Con los datos que tenía achiqué la zona de posible vivienda a dos manzanas. Tomé nota de algunas características que se llegaban a ver en fotos que esta persona sube de forma pública a redes y las comparé datos también de dominio público. No les voy a contar el proceso entero porque tampoco quiero avivar giles. Pero salvo el avistamiento del auto durante mi salida a correr todo el resto de la información está disponible, publicamente, en internet.
Habiendo confirmado mi teoría perdí interés en el tema. Hace dos noches estaba con mi marido tomando un café y ¿Quién entra al establecimiento? La persona en cuestión. Marido me miró horrorizado, cayendo en cuenta que efectivamente se casó con Bebé Reno. Acto seguido se levantó y fue a saludar. Yo me quedé sentada porque chusma si, cholula no.

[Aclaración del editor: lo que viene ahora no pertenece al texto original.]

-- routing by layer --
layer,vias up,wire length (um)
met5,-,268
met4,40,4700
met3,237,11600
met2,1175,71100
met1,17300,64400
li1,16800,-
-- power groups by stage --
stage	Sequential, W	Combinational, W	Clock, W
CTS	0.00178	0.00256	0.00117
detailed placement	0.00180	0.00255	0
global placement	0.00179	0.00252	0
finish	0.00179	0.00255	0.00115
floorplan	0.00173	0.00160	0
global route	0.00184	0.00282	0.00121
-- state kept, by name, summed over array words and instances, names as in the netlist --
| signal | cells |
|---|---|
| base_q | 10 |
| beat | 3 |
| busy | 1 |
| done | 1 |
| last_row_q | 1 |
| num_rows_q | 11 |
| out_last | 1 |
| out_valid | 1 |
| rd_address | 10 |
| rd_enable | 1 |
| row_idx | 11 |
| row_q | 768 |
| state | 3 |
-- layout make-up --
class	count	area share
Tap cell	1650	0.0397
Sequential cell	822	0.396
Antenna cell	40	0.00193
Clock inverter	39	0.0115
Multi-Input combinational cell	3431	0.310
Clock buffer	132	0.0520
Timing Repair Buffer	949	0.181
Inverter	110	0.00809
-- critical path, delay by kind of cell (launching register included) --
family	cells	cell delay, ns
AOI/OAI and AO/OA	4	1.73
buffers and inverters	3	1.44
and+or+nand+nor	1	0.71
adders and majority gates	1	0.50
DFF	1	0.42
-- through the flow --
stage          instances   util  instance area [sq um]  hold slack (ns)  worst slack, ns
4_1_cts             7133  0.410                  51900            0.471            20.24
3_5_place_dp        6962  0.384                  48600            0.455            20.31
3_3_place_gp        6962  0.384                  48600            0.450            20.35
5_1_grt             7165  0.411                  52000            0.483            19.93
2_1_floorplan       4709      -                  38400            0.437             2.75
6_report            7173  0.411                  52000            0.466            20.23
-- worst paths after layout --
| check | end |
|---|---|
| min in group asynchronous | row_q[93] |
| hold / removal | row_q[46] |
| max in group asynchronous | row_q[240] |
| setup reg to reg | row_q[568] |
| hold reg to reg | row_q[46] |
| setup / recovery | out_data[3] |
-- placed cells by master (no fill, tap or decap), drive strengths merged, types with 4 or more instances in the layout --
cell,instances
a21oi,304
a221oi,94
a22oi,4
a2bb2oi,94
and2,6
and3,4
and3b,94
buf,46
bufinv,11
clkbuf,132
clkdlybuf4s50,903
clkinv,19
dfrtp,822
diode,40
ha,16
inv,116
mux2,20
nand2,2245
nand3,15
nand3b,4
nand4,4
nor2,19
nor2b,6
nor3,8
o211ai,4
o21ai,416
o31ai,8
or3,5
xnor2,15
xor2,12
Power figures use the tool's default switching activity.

Que esta anécdota sirva de moraleja. Una persona como yo, sin herramientas sofisticadas ni intenciones maliciosas, con el puro poder de la curiosidad y acceso a internet pudo averiguar de forma tan simple donde vive otro ser humano. ¿Qué nos dice eso sobre nuestra huella digital?

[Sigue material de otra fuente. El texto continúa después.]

===== src/rtl/kbd_port_pkg.sv =====
// kbd_port_pkg: shared constants for the keyboard port FIFO.
//   - PS/2 prefix bytes (break, extended)
//   - status byte bit positions, control byte bit positions
//   - prefix FSM state encoding
package kbd_port_pkg;

  localparam logic [7:0] KBD_PFX_BREAK = 8'hF0;
  localparam logic [7:0] KBD_PFX_EXT0  = 8'hE0;
  localparam logic [7:0] KBD_PFX_EXT1  = 8'hE1;

  // status byte: {nonempty, overflow, count[5:0]}
  localparam int STAT_NONEMPTY = 7;
  localparam int STAT_OVF      = 6;
  localparam int STAT_CNT_W    = 6;

  // control byte
  localparam int CTRL_FLUSH   = 0;
  localparam int CTRL_CLR_OVF = 1;
  localparam int CTRL_INTR_EN = 7;

  typedef enum logic {
    ST_IDLE = 1'b0,
    ST_BRK  = 1'b1
  } pfx_state_e;

endpackage


===== src/rtl/kbd_fifo_core.sv =====
// kbd_fifo_core: synchronous DEPTH x 8 FIFO.
//   clk, reset_n    clock, async active-low reset
//   push, pop       requests; push while full is dropped unless a pop
//                   frees the slot in the same cycle; pop while empty ignored
//   flush           empties the FIFO, overrides push/pop
//   din / dout      write data / head entry (dout undefined when empty)
//   full, empty     flags
//   count           current occupancy, count_nxt is next-cycle occupancy
module kbd_fifo_core #(
  parameter int DEPTH = 16,
  localparam int AW = $clog2(DEPTH),
  localparam int CW = AW + 1
) (
  input  logic          clk,
  input  logic          reset_n,
  input  logic          push,
  input  logic          pop,
  input  logic          flush,
  input  logic [7:0]    din,
  output logic [7:0]    dout,
  output logic          full,
  output logic          empty,
  output logic [CW-1:0] count,
  output logic [CW-1:0] count_nxt
);

  logic [7:0]    mem [DEPTH];
  logic [AW-1:0] rd_ptr, wr_ptr;
  logic          do_push, do_pop;

  assign empty   = (count == '0);
  assign full    = (count == CW'(DEPTH));
  assign do_pop  = pop & ~empty;
  // a pop on a full FIFO frees the slot the push lands in
  assign do_push = push & (~full | do_pop);

  always_comb begin
    count_nxt = count + CW'(do_push) - CW'(do_pop);
    if (flush) count_nxt = '0;
  end

  // pointers are AW bits wide, so DEPTH (power of two) wraps for free
  always_ff @(posedge clk or negedge reset_n) begin
    if (!reset_n) begin
      rd_ptr <= '0;
      wr_ptr <= '0;
      count  <= '0;
    end else begin
      count <= count_nxt;
      if (flush) begin
        rd_ptr <= '0;
        wr_ptr <= '0;
      end else begin
        if (do_pop)  rd_ptr <= rd_ptr + 1'b1;
        if (do_push) wr_ptr <= wr_ptr + 1'b1;
      end
    end
  end

  always_ff @(posedge clk) begin
    if (do_push && !flush) mem[wr_ptr] <= din;
  end

  assign dout = mem[rd_ptr];

endmodule


===== src/rtl/kbd_port_fifo.sv =====
// kbd_port_fifo: buffers decoded PS/2 key events for the CPU port bus.
//   clk, reset_n          clock, async active-low reset
//   code_in, ascii_in     raw scan byte and its translation, valid on code_valid
//   pin_pa, pin_rd        port address / read strobe (read of PORT_DATA pops)
//   pin_pw, pin_po        port write strobe / data (control at PORT_STAT)
//   pin_pi                combinational read data
//   intr                  level interrupt: intr_en & FIFO nonempty
// Optional: define KBD_PORT_TYPEMATIC_FILTER_EN to drop auto-repeated makes.
module kbd_port_fifo
  import kbd_port_pkg::*;
#(
  parameter int         DEPTH     = 16,
  parameter logic [7:0] PORT_DATA = 8'hFE,
  parameter logic [7:0] PORT_STAT = 8'hFF
) (
  input  logic       clk,
  input  logic       reset_n,
  input  logic [7:0] code_in,
  input  logic [7:0] ascii_in,
  input  logic       code_valid,
  input  logic [7:0] pin_pa,
  input  logic       pin_pw,
  input  logic [7:0] pin_po,
  input  logic       pin_rd,
  output logic [7:0] pin_pi,
  output logic       intr
);

  localparam int CW = $clog2(DEPTH) + 1;

  pfx_state_e    state_q, state_d;
  logic          ctrl_wr, flush, clr_ovf, pop_req;
  logic          is_ext, is_key, passthru, push;
  logic [7:0]    entry, head;
  logic          full, empty, overflow, ovf_set;
  logic          intr_en, intr_en_d;
  logic [CW-1:0] count, count_nxt;
  logic [7:0]    stat;
  logic          unused_po;

  assign unused_po = &{1'b0, pin_po[6:2]};

  assign ctrl_wr = pin_pw & (pin_pa == PORT_STAT);
  assign flush   = ctrl_wr & pin_po[CTRL_FLUSH];
  assign clr_ovf = ctrl_wr & pin_po[CTRL_CLR_OVF];
  assign pop_req = pin_rd & (pin_pa == PORT_DATA);

  assign is_ext = (code_in == KBD_PFX_EXT0) | (code_in == KBD_PFX_EXT1);
  assign is_key = code_valid & (code_in != KBD_PFX_BREAK) & ~is_ext;

  // E-class translations are special keys that carry their own meaning in
  // bit 7, so they bypass the break flag
  assign passthru = (ascii_in[7:4] == 4'hE);
  assign entry    = passthru ? ascii_in : {state_q == ST_BRK, ascii_in[6:0]};

`ifdef KBD_PORT_TYPEMATIC_FILTER_EN
  logic [7:0] last_make;
  logic       lm_vld, is_make, is_brk, drop;

  assign is_make = is_key & ~passthru & (state_q == ST_IDLE);
  assign is_brk  = is_key & ~passthru & (state_q == ST_BRK);
  assign drop    = is_make & lm_vld & (entry == last_make);
  assign push    = is_key & ~drop;

  always_ff @(posedge clk or negedge reset_n) begin
    if (!reset_n) begin
      last_make <= '0;
      lm_vld    <= 1'b0;
    end else if (flush) begin
      lm_vld <= 1'b0;
    end else if (is_make && !drop) begin
      last_make <= entry;
      lm_vld    <= 1'b1;
    end else if (is_brk && entry[6:0] == last_make[6:0]) begin
      lm_vld <= 1'b0;
    end
  end
`else
  assign push = is_key;
`endif

  always_comb begin
    state_d = state_q;
    if (code_valid) begin
      if (code_in == KBD_PFX_BREAK) state_d = ST_BRK;
      else if (!is_ext)             state_d = ST_IDLE;
    end
    if (flush) state_d = ST_IDLE;
  end

  kbd_fifo_core #(.DEPTH(DEPTH)) u_fifo (
    .clk       (clk),
    .reset_n   (reset_n),
    .push      (push),
    .pop       (pop_req),
    .flush     (flush),
    .din       (entry),
    .dout      (head),
    .full      (full),
    .empty     (empty),
    .count     (count),
    .count_nxt (count_nxt)
  );

  // a coincident pop makes room, and a flush discards the code outright
  assign ovf_set = push & full & ~pop_req & ~flush;

  assign intr_en_d = ctrl_wr ? pin_po[CTRL_INTR_EN] : intr_en;

  // intr is built from next-cycle occupancy so it tracks the FIFO edge
  // the CPU sees rather than lagging a further cycle
  always_ff @(posedge clk or negedge reset_n) begin
    if (!reset_n) begin
      state_q  <= ST_IDLE;
      overflow <= 1'b0;
      intr_en  <= 1'b0;
      intr     <= 1'b0;
    end else begin
      state_q <= state_d;
      intr_en <= intr_en_d;
      intr    <= intr_en_d & (count_nxt != '0);
      if (ovf_set)      overflow <= 1'b1;
      else if (clr_ovf) overflow <= 1'b0;
    end
  end

  always_comb begin
    stat                   = '0;
    stat[STAT_NONEMPTY]    = ~empty;
    stat[STAT_OVF]         = overflow;
    stat[STAT_CNT_W-1:0]   = STAT_CNT_W'(count);
  end

  always_comb begin
    pin_pi = 8'hFF;
    if (pin_pa == PORT_DATA)      pin_pi = empty ? 8'h00 : head;
    else if (pin_pa == PORT_STAT) pin_pi = stat;
  end

endmodule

En esta era donde cada dos minutos se filtran todos nuestros datos se vuelve cada día más dificil no regalarse. Un posteo inocente le puede dar a terceros información sobre nuestra vida y hábitos que en las manos incorrectas puede ser peligrosa.

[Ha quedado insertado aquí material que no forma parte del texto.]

`src/rtl/traffic_conflict_monitor.sv`:
```
// Traffic conflict monitor: forwards legal controller light codes to the lamps
// with one cycle of latency. Invalid codes, crossing greens and short/skipped
// yellows are detected. Any of these latches a fault and the lamps flash red.
module traffic_conflict_monitor #(
    parameter int unsigned CONFLICT_CYCLES = 2,
    parameter int unsigned MIN_YELLOW      = 3,
    parameter int unsigned FLASH_HALF      = 25,
    parameter int unsigned INIT_CYCLES     = 4
) (
    input  logic       clk,
    input  logic       reset,
    input  logic [2:0] east,
    input  logic [2:0] west,
    input  logic [2:0] north,
    input  logic [2:0] south,
    output logic [2:0] lamp_e,
    output logic [2:0] lamp_w,
    output logic [2:0] lamp_n,
    output logic [2:0] lamp_s,
    output logic       fault,
    output logic [1:0] fault_code,
    output logic       flash
);

    localparam logic [2:0] RED = 3'b100;
    localparam logic [2:0] YEL = 3'b010;
    localparam logic [2:0] GRN = 3'b001;
    localparam logic [2:0] OFF = 3'b000;

    localparam int unsigned CW = $clog2(CONFLICT_CYCLES + 1);
    localparam int unsigned YW = $clog2(MIN_YELLOW + 1);
    localparam int unsigned FW = $clog2(FLASH_HALF + 1);
    localparam int unsigned IW = $clog2(INIT_CYCLES + 1);

    localparam logic [CW-1:0] CONF_MAX   = CW'(CONFLICT_CYCLES);
    localparam logic [YW-1:0] YEL_MAX    = YW'(MIN_YELLOW);
    localparam logic [FW-1:0] FLASH_LAST = FW'(FLASH_HALF - 1);
    localparam logic [IW-1:0] INIT_LAST  = IW'(INIT_CYCLES - 1);

    typedef enum logic [1:0] {StInit, StRun, StFlash} state_e;

    state_e          r_state;
    state_e          w_state_nxt;
    logic [IW-1:0]   r_init_cnt;
    logic [IW-1:0]   w_init_nxt;
    logic [CW-1:0]   r_inv_cnt;
    logic [CW-1:0]   w_inv_nxt;
    logic [CW-1:0]   r_conf_cnt;
    logic [CW-1:0]   w_conf_nxt;
    logic [YW-1:0]   r_ycnt [4];
    logic [YW-1:0]   w_ycnt_nxt [4];
    logic [2:0]      r_lamp [4];
    logic [2:0]      w_lamp_nxt [4];
    logic            r_fault;
    logic            w_fault_nxt;
    logic [1:0]      r_code;
    logic [1:0]      w_code_nxt;
    logic [FW-1:0]   r_flash_cnt;
    logic [FW-1:0]   w_fcnt_nxt;
    logic            r_flash_on;
    logic            w_fon_nxt;
    logic            w_trip;

    logic [2:0]      w_in [4];
    logic            w_valid;
    logic            w_ew_go;
    logic            w_ns_go;
    logic            w_conflict;
    logic            w_good;
    logic            w_short;

    // Approach order used throughout: 0=east, 1=west, 2=north, 3=south.
    assign w_in[0] = east;
    assign w_in[1] = west;
    assign w_in[2] = north;
    assign w_in[3] = south;

    // Classify the current sample: legality, crossing greens, short yellow.
    always_comb begin
        w_valid = 1'b1;
        w_short = 1'b0;
        for (int i = 0; i < 4; i++) begin
            if (!(w_in[i] == RED || w_in[i] == YEL || w_in[i] == GRN)) begin
                w_valid = 1'b0;
            end
        end
        w_ew_go    = (w_in[0] != RED) || (w_in[1] != RED);
        w_ns_go    = (w_in[2] != RED) || (w_in[3] != RED);
        w_conflict = w_valid && w_ew_go && w_ns_go;
        w_good     = w_valid && !w_conflict;
        // Short yellow compares against the code last forwarded to the lamp.
        for (int i = 0; i < 4; i++) begin
            if (w_good && w_in[i] == RED &&
                (r_lamp[i] == GRN || (r_lamp[i] == YEL && r_ycnt[i] < YEL_MAX))) begin
                w_short = 1'b1;
            end
        end
    end

    // Next-state and datapath next values for every register.
    always_comb begin
        w_state_nxt = r_state;
        w_init_nxt  = r_init_cnt;
        w_inv_nxt   = r_inv_cnt;
        w_conf_nxt  = r_conf_cnt;
        w_fault_nxt = r_fault;
        w_code_nxt  = r_code;
        w_fcnt_nxt  = r_flash_cnt;
        w_fon_nxt   = r_flash_on;
        w_trip      = 1'b0;
        for (int i = 0; i < 4; i++) begin
            w_ycnt_nxt[i] = r_ycnt[i];
            w_lamp_nxt[i] = r_lamp[i];
        end

        unique case (r_state)
            StInit: begin
                w_inv_nxt  = '0;
                w_conf_nxt = '0;
                w_fcnt_nxt = '0;
                w_fon_nxt  = 1'b0;
                for (int i = 0; i < 4; i++) begin
                    w_ycnt_nxt[i] = '0;
                    w_lamp_nxt[i] = RED;
                end
                if (r_init_cnt == INIT_LAST) begin
                    w_init_nxt  = '0;
                    w_state_nxt = StRun;
                end else begin
                    w_init_nxt = r_init_cnt + 1'b1;
                end
            end

            StRun: begin
                if (w_valid) begin
                    w_inv_nxt = '0;
                end else if (r_inv_cnt != CONF_MAX) begin
                    w_inv_nxt = r_inv_cnt + 1'b1;
                end
                if (!w_conflict) begin
                    w_conf_nxt = '0;
                end else if (r_conf_cnt != CONF_MAX) begin
                    w_conf_nxt = r_conf_cnt + 1'b1;
                end
                for (int i = 0; i < 4; i++) begin
                    if (w_in[i] != YEL) begin
                        w_ycnt_nxt[i] = '0;
                    end else if (r_ycnt[i] != YEL_MAX) begin
                        w_ycnt_nxt[i] = r_ycnt[i] + 1'b1;
                    end
                    w_lamp_nxt[i] = w_good ? w_in[i] : RED;
                end
                // Priority: conflict, then invalid, then short yellow.
                if (w_conflict && w_conf_nxt == CONF_MAX) begin
                    w_trip     = 1'b1;
                    w_code_nxt = 2'b10;
                end else if (!w_valid && w_inv_nxt == CONF_MAX) begin
                    w_trip     = 1'b1;
                    w_code_nxt = 2'b01;
                end else if (w_short) begin
                    w_trip     = 1'b1;
                    w_code_nxt = 2'b11;
                end
                if (w_trip) begin
                    w_fault_nxt = 1'b1;
                    w_state_nxt = StFlash;
                    w_fcnt_nxt  = '0;
                    w_fon_nxt   = 1'b1;
                    for (int i = 0; i < 4; i++) begin
                        w_lamp_nxt[i] = RED;
                    end
                end
            end

            StFlash: begin
                if (r_flash_cnt == FLASH_LAST) begin
                    w_fcnt_nxt = '0;
                    w_fon_nxt  = ~r_flash_on;
                end else begin
                    w_fcnt_nxt = r_flash_cnt + 1'b1;
                end
                for (int i = 0; i < 4; i++) begin
                    w_lamp_nxt[i] = w_fon_nxt ? RED : OFF;
                end
            end

            default: begin
                w_state_nxt = StInit;
            end
        endcase
    end

    // FSM state register.
    always_ff @(posedge clk or negedge reset) begin
        if (!reset) begin
            r_state <= StInit;
        end else begin
            r_state <= w_state_nxt;
        end
    end

    // Counters, latched fault and registered lamp drive.
    always_ff @(posedge clk or negedge reset) begin
        if (!reset) begin
            r_init_cnt  <= '0;
            r_inv_cnt   <= '0;
            r_conf_cnt  <= '0;
            r_fault     <= 1'b0;
            r_code      <= 2'b00;
            r_flash_cnt <= '0;
            r_flash_on  <= 1'b0;
            for (int i = 0; i < 4; i++) begin
                r_ycnt[i] <= '0;
                r_lamp[i] <= RED;
            end
        end else begin
            r_init_cnt  <= w_init_nxt;
            r_inv_cnt   <= w_inv_nxt;
            r_conf_cnt  <= w_conf_nxt;
            r_fault     <= w_fault_nxt;
            r_code      <= w_code_nxt;
            r_flash_cnt <= w_fcnt_nxt;
            r_flash_on  <= w_fon_nxt;
            for (int i = 0; i < 4; i++) begin
                r_ycnt[i] <= w_ycnt_nxt[i];
                r_lamp[i] <= w_lamp_nxt[i];
            end
        end
    end

    assign lamp_e     = r_lamp[0];
    assign lamp_w     = r_lamp[1];
    assign lamp_n     = r_lamp[2];
    assign lamp_s     = r_lamp[3];
    assign fault      = r_fault;
    assign fault_code = r_code;
    assign flash      = (r_state == StFlash);

endmodule

```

Estas son algunas cosas que conviene no compartir de forma pública:
Ubicación en tiempo real
Dirección o señales del domicilio (fachada, timbre, portero, vistas desde la ventana)
Rutinas y horarios fijos (gym, laburo, recorridos diarios)
Viajes anunciados en vivo
Documentos, tarjetas y códigos QR (DNI, pasajes, credenciales)
Capturas con datos (mails, teléfonos, nombres completos)
Patente del auto y llaves (DEJEN DE SUBIR FOTOS DE SUS LLAVES A INTERNET)
Datos de contacto personales (teléfono / mail principal)
Info de familia/menores (escuela, uniformes, horarios)
Muchos no somos famosos, pero aún así conocemos personas con malas intenciones. Y a veces los detalles que pasan desapercibidos como un cartel o una etiqueta son los que nos delatan. No es necesario transformarlo en paranoía, pero practicar cierto grado de higiene digital es relativamente simple y puede tener un gran impacto en nuestras vidas.
Hemos llegado a la última publicación de 2025. A quienes me acompañan desde años anteriores y a quienes se fueron sumando en el camino les quiero dejar un enorme gracias y que tengan una temporada festiva llena de amor y felicidad. Nos vemos en 2026 para seguir resistiendo al algoritmo.